`src/rtl/ocr_pkg.sv`:
```
package ocr_pkg;

    typedef enum logic [1:0] {
        SEQ_ARMED   = 2'd0,
        SEQ_BACKOFF = 2'd1,
        SEQ_LOCKED  = 2'd2
    } seq_state_e;

    typedef struct packed {
        logic gate_on;
        logic locked;
    } seq_out_t;

    // bits needed to hold values 0..maxval
    function automatic int val_w(input int maxval);
        return (maxval < 2) ? 1 : $clog2(maxval + 1);
    endfunction

endpackage

```
`src/rtl/ocr_tick.sv`:
```
module ocr_tick #(
    parameter int DIV = 250
) (
    input  logic clk,
    input  logic rst,
    output logic tick_o
);
    import ocr_pkg::*;

    localparam int CW = val_w(DIV - 1);
    localparam logic [CW-1:0] LAST = CW'(DIV - 1);

    logic [CW-1:0] cnt;

    always_ff @(posedge clk) begin
        if (rst || cnt == LAST) cnt <= '0;
        else                    cnt <= cnt + 1'b1;
    end

    assign tick_o = (cnt == LAST);

endmodule

```
`src/rtl/ocr_sync.sv`:
```
module ocr_sync #(
    parameter int STAGES = 2
) (
    input  logic clk,
    input  logic rst,
    input  logic d_i,
    output logic q_o
);
    logic [STAGES-1:0] chain;

    always_ff @(posedge clk) begin
        if (rst) chain <= '0;
        else     chain <= {chain[STAGES-2:0], d_i};
    end

    assign q_o = chain[STAGES-1];

endmodule

```
`src/rtl/ocr_filter.sv`:
```
module ocr_filter #(
    parameter int FILT_TICKS = 5
) (
    input  logic clk,
    input  logic rst,
    input  logic tick_i,
    input  logic en_i,
    input  logic oc_s_i,
    output logic trip_o
);
    import ocr_pkg::*;

    localparam int FW = val_w(FILT_TICKS);
    localparam logic [FW-1:0] FULL = FW'(FILT_TICKS);

    logic [FW-1:0] run;

    always_ff @(posedge clk) begin
        if (rst || !en_i || !oc_s_i) run <= '0;
        else if (tick_i && run != FULL) run <= run + 1'b1;
    end

    assign trip_o = en_i && oc_s_i && tick_i && (run == FULL);

    // a trip needs the synchronized fault already present one cycle earlier
    a_r1_trip_needs_run: assert property (@(posedge clk) disable iff (rst)
        trip_o |-> $past(oc_s_i));

    // a low sample leaves no trip possible in the next cycle
    a_r1_low_restarts: assert property (@(posedge clk) disable iff (rst)
        !oc_s_i |=> !trip_o);

endmodule

```
`src/rtl/ocr_seq.sv`:
```
module ocr_seq #(
    parameter int FILT_TICKS  = 5,
    parameter int RETRY_TICKS = 100000,
    parameter int MAX_RETRY   = 5
) (
    input  logic clk,
    input  logic rst,
    input  logic mrst_i,
    input  logic tick_i,
    input  logic trip_i,
    input  logic pg_i,
    input  logic limit_i,
    output ocr_pkg::seq_out_t out_o
);
    import ocr_pkg::*;

    localparam int TW = val_w(RETRY_TICKS - 1);
    localparam int RW = val_w(MAX_RETRY);
    localparam int SW = val_w(FILT_TICKS);
    localparam logic [TW-1:0] T_LAST = TW'(RETRY_TICKS - 1);
    localparam logic [RW-1:0] R_MAX  = RW'(MAX_RETRY);
    localparam logic [SW-1:0] S_FULL = SW'(FILT_TICKS);

    seq_state_e    state;
    logic [TW-1:0] timer;
    logic [RW-1:0] retries;
    logic [SW-1:0] stable;

    always_ff @(posedge clk) begin
        if (rst || mrst_i) begin
            state   <= SEQ_ARMED;
            timer   <= '0;
            retries <= '0;
            stable  <= '0;
        end else begin
            case (state)
                SEQ_ARMED: begin
                    if (trip_i) begin
                        timer  <= '0;
                        stable <= '0;
                        state  <= (limit_i && retries == R_MAX) ? SEQ_LOCKED
                                                                 : SEQ_BACKOFF;
                    end else if (!pg_i) begin
                        stable <= '0;
                    end else if (tick_i) begin
                        if (stable == S_FULL) retries <= '0;
                        else                  stable  <= stable + 1'b1;
                    end
                end
                SEQ_BACKOFF: begin
                    if (tick_i) begin
                        if (timer == T_LAST) begin
                            timer <= '0;
                            state <= SEQ_ARMED;
                            if (retries != R_MAX) retries <= retries + 1'b1;
                        end else begin
                            timer <= timer + 1'b1;
                        end
                    end
                end
                default: state <= SEQ_LOCKED;
            endcase
        end
    end

    assign out_o.gate_on = (state == SEQ_ARMED) && !mrst_i;
    assign out_o.locked  = (state == SEQ_LOCKED);

    // a trip removes the gate in the following cycle
    a_r2_trip_drops: assert property (@(posedge clk) disable iff (rst)
        trip_i |=> !out_o.gate_on);

    // the back-off timer never runs past its window
    a_r2_timer_bound: assert property (@(posedge clk) disable iff (rst)
        timer <= T_LAST);

    // unlimited mode never produces a new lockout
    a_r4_no_lock: assert property (@(posedge clk) disable iff (rst)
        (!limit_i && !out_o.locked) |=> !out_o.locked);

    // a lockout holds and keeps the gate off until manual reset
    a_r5_lock_holds: assert property (@(posedge clk) disable iff (rst)
        (out_o.locked && !mrst_i) |=> (out_o.locked && !out_o.gate_on));

    // manual reset clears the lockout
    a_r6_mr_clears: assert property (@(posedge clk) disable iff (rst)
        mrst_i |=> !out_o.locked);

endmodule

```
`src/rtl/oc_retry_ctrl.sv`:
```
module oc_retry_ctrl #(
    parameter int TICK_DIV    = 250,
    parameter int FILT_TICKS  = 5,
    parameter int RETRY_TICKS = 100000,
    parameter int MAX_RETRY   = 5
) (
    input  logic clk,
    input  logic rst,
    input  logic mrst_i,
    input  logic oc_i,
    input  logic pg_i,
    input  logic limit_i,
    output logic gate_en_o,
    output logic far_o,
    output logic thr_relax_o
);
    import ocr_pkg::*;

    logic     tick;
    logic     oc_sync;
    logic     trip;
    logic     pg_seen;
    seq_out_t seq_out;

    generate
        if (TICK_DIV > 1) begin : g_div
            ocr_tick #(.DIV(TICK_DIV)) u_tick (
                .clk    (clk),
                .rst    (rst),
                .tick_o (tick)
            );
        end else begin : g_nodiv
            assign tick = 1'b1;
        end
    endgenerate

    ocr_sync #(.STAGES(2)) u_sync (
        .clk (clk),
        .rst (rst),
        .d_i (oc_i),
        .q_o (oc_sync)
    );

    ocr_filter #(.FILT_TICKS(FILT_TICKS)) u_filter (
        .clk    (clk),
        .rst    (rst),
        .tick_i (tick),
        .en_i   (seq_out.gate_on),
        .oc_s_i (oc_sync),
        .trip_o (trip)
    );

    ocr_seq #(
        .FILT_TICKS  (FILT_TICKS),
        .RETRY_TICKS (RETRY_TICKS),
        .MAX_RETRY   (MAX_RETRY)
    ) u_seq (
        .clk     (clk),
        .rst     (rst),
        .mrst_i  (mrst_i),
        .tick_i  (tick),
        .trip_i  (trip),
        .pg_i    (pg_i),
        .limit_i (limit_i),
        .out_o   (seq_out)
    );

    always_ff @(posedge clk) begin
        if (rst || mrst_i) pg_seen <= 1'b0;
        else if (pg_i)     pg_seen <= 1'b1;
    end

    assign gate_en_o   = seq_out.gate_on;
    assign far_o       = seq_out.locked;
    assign thr_relax_o = !pg_seen;

    // the normal threshold, once chosen, stays until a reset
    a_r7_sticky: assert property (@(posedge clk) disable iff (rst)
        (!thr_relax_o && !mrst_i) |=> !thr_relax_o);

    // the switch to the normal threshold is caused by power-good
    a_r7_needs_pg: assert property (@(posedge clk) disable iff (rst)
        $fell(thr_relax_o) |-> $past(pg_i));

    // a lockout never coexists with an enabled gate
    a_r5_far_gate: assert property (@(posedge clk) disable iff (rst)
        far_o |-> !gate_en_o);

endmodule

```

■ ■ ■

** Exercise prompt **
Would you copy every line of the entries that includes the word "typedef"?

** Answer for this exercise **
    typedef enum logic [1:0] {
    typedef struct packed {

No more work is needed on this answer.